Segment Start: ENTRIES SUPPLIED

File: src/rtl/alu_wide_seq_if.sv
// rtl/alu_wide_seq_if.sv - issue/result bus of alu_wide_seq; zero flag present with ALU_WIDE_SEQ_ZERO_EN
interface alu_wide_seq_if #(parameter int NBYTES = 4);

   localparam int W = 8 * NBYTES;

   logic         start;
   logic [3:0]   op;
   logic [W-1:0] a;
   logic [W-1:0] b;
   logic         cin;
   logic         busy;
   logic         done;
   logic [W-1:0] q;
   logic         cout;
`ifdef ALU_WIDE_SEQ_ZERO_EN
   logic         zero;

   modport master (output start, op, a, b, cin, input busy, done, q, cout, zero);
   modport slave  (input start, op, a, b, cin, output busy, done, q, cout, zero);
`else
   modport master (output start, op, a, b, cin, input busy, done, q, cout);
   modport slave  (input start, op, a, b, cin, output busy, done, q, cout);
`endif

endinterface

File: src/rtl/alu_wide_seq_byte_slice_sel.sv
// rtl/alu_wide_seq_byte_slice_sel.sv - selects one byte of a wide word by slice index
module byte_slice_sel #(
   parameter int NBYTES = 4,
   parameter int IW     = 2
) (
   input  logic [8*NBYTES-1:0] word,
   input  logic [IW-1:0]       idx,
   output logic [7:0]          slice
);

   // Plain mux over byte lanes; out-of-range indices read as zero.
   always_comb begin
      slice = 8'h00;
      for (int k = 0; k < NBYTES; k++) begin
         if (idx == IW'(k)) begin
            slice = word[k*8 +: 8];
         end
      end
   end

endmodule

Segment End: ENTRIES SUPPLIED
Segment Start: ENTRIES SUPPLIED

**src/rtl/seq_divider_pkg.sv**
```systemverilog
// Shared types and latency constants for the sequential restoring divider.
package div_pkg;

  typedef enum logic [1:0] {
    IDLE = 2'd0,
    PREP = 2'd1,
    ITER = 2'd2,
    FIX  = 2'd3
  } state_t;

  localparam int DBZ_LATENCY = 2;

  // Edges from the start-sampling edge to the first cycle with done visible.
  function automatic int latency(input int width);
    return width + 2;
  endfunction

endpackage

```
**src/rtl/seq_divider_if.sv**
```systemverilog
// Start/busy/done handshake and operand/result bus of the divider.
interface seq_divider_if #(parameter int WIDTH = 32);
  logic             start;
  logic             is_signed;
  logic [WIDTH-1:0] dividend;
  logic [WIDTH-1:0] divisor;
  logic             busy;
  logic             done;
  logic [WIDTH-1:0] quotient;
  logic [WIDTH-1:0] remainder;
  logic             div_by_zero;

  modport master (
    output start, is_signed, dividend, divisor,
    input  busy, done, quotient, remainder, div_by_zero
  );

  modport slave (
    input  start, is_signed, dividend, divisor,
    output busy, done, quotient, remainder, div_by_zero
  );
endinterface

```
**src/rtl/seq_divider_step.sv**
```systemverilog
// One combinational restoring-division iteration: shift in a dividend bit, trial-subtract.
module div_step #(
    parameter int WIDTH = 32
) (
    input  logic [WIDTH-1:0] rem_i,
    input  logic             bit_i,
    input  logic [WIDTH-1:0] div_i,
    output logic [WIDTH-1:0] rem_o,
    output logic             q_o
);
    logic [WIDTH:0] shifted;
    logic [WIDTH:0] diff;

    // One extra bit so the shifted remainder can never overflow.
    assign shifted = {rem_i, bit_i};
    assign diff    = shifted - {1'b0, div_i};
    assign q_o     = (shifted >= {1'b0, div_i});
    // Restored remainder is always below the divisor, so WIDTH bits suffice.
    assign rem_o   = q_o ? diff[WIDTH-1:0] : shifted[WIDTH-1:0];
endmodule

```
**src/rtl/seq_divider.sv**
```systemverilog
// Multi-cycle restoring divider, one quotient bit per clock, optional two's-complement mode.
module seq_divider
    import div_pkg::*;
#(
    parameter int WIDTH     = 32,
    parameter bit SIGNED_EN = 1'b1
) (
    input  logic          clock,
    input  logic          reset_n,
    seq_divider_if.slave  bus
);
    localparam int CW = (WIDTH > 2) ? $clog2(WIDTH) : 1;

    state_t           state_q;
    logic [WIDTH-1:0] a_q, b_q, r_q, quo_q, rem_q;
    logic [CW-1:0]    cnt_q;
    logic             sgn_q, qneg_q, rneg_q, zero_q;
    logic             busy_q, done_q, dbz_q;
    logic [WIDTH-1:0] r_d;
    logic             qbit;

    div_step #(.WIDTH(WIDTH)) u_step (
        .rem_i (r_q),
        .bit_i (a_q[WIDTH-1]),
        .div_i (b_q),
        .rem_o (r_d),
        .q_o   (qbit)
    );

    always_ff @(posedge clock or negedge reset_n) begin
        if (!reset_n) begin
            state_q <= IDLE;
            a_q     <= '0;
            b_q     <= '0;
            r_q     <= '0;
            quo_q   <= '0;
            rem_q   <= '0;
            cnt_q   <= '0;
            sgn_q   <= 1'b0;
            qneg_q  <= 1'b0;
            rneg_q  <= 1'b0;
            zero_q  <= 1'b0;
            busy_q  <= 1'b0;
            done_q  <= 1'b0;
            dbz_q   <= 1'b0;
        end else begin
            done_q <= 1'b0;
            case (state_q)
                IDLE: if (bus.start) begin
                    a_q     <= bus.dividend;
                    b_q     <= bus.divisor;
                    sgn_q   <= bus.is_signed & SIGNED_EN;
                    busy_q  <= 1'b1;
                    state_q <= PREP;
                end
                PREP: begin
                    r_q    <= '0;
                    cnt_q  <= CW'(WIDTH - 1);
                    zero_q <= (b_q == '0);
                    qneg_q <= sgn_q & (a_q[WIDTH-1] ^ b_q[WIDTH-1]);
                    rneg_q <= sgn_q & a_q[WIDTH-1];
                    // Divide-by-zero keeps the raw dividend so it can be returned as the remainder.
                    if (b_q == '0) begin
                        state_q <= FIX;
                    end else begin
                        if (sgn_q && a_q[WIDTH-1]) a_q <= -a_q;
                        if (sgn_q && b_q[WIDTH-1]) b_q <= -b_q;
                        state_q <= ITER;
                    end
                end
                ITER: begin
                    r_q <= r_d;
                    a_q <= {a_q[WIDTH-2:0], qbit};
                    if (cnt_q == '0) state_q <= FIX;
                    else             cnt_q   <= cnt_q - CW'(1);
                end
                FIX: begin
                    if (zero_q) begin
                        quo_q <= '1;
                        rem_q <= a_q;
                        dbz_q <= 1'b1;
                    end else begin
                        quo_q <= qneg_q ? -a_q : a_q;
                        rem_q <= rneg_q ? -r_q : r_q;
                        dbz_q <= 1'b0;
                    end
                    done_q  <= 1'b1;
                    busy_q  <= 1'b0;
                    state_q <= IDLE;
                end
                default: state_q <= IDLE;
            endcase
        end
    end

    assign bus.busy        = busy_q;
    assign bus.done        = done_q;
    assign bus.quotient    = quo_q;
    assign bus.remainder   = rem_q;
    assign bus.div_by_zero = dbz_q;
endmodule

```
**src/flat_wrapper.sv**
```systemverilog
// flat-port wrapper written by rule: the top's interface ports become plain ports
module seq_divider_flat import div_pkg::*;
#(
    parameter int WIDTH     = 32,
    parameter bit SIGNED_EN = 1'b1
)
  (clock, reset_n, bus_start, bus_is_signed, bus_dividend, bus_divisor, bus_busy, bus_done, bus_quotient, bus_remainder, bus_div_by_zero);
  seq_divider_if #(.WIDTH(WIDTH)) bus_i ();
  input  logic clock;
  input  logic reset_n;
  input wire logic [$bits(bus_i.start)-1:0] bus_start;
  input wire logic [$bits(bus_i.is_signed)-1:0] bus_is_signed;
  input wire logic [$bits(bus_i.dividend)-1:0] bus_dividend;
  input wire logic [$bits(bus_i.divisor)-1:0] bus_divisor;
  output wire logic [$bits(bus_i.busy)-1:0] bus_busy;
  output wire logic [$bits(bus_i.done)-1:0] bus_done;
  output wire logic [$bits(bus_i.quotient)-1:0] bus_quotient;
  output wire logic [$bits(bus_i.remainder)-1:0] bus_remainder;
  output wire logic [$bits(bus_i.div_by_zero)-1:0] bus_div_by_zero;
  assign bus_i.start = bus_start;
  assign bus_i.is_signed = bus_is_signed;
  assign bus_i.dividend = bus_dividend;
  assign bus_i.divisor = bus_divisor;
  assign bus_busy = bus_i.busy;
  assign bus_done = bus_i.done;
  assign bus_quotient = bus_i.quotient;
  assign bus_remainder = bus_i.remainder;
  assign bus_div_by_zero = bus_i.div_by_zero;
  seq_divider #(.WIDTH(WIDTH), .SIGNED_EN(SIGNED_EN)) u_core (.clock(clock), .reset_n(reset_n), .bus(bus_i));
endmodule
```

Segment End: ENTRIES SUPPLIED

▶ [WORK ORDER]
For each line above that contains the word "IDLE", give the line as it is written.

▶ [PROBLEM SOLUTION]
    IDLE = 2'd0,
            state_q <= IDLE;
                IDLE: if (bus.start) begin
                    state_q <= IDLE;
                default: state_q <= IDLE;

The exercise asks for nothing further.